ASSIGNED TASK>
Print out the complete set of records below, exactly as they read.

TASK DATA>

===== config.mk =====
export PLATFORM = sky130hd
export DESIGN_NAME = hazard_unit
export DESIGN_NICKNAME = d
export VERILOG_FILES = /design/src/rtl/hazard_unit_pkg.sv /design/src/rtl/hazard_stage_shadow.sv /design/src/rtl/hazard_unit.sv
export SDC_FILE = /design/constraint.sdc
export NUM_CORES = 1
export LEC_CHECK = 0
export CAP_MARGIN = 40
export CORE_MARGIN = 8
export CORE_UTILIZATION = 51
export CTS_CLUSTER_SIZE = 8
export DETAILED_ROUTE_END_ITERATION = 12
export GPL_TIMING_DRIVEN = 0
export MAX_ROUTING_LAYER = met4
export PLACE_DENSITY = 0.91
export SYNTH_ARGS = -nofsm -noshare
export SYNTH_HDL_FRONTEND = slang
export SYNTH_HIERARCHICAL = 1
export SYNTH_SLANG_ARGS = --single-unit

===== constraint.sdc =====
create_clock -name i_clock -period 3.15 [get_ports i_clock]
set_clock_uncertainty 0.05 [all_clocks]
set_input_delay 0.945 -clock i_clock [delete_from_list [all_inputs] [get_ports i_clock]]
set_output_delay 0.945 -clock i_clock [all_outputs]
set_load 0.02 [all_outputs]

COMPLETED TASK>
===== config.mk =====
export PLATFORM = sky130hd
export DESIGN_NAME = hazard_unit
export DESIGN_NICKNAME = d
export VERILOG_FILES = /design/src/rtl/hazard_unit_pkg.sv /design/src/rtl/hazard_stage_shadow.sv /design/src/rtl/hazard_unit.sv
export SDC_FILE = /design/constraint.sdc
export NUM_CORES = 1
export LEC_CHECK = 0
export CAP_MARGIN = 40
export CORE_MARGIN = 8
export CORE_UTILIZATION = 51
export CTS_CLUSTER_SIZE = 8
export DETAILED_ROUTE_END_ITERATION = 12
export GPL_TIMING_DRIVEN = 0
export MAX_ROUTING_LAYER = met4
export PLACE_DENSITY = 0.91
export SYNTH_ARGS = -nofsm -noshare
export SYNTH_HDL_FRONTEND = slang
export SYNTH_HIERARCHICAL = 1
export SYNTH_SLANG_ARGS = --single-unit

===== constraint.sdc =====
create_clock -name i_clock -period 3.15 [get_ports i_clock]
set_clock_uncertainty 0.05 [all_clocks]
set_input_delay 0.945 -clock i_clock [delete_from_list [all_inputs] [get_ports i_clock]]
set_output_delay 0.945 -clock i_clock [all_outputs]
set_load 0.02 [all_outputs]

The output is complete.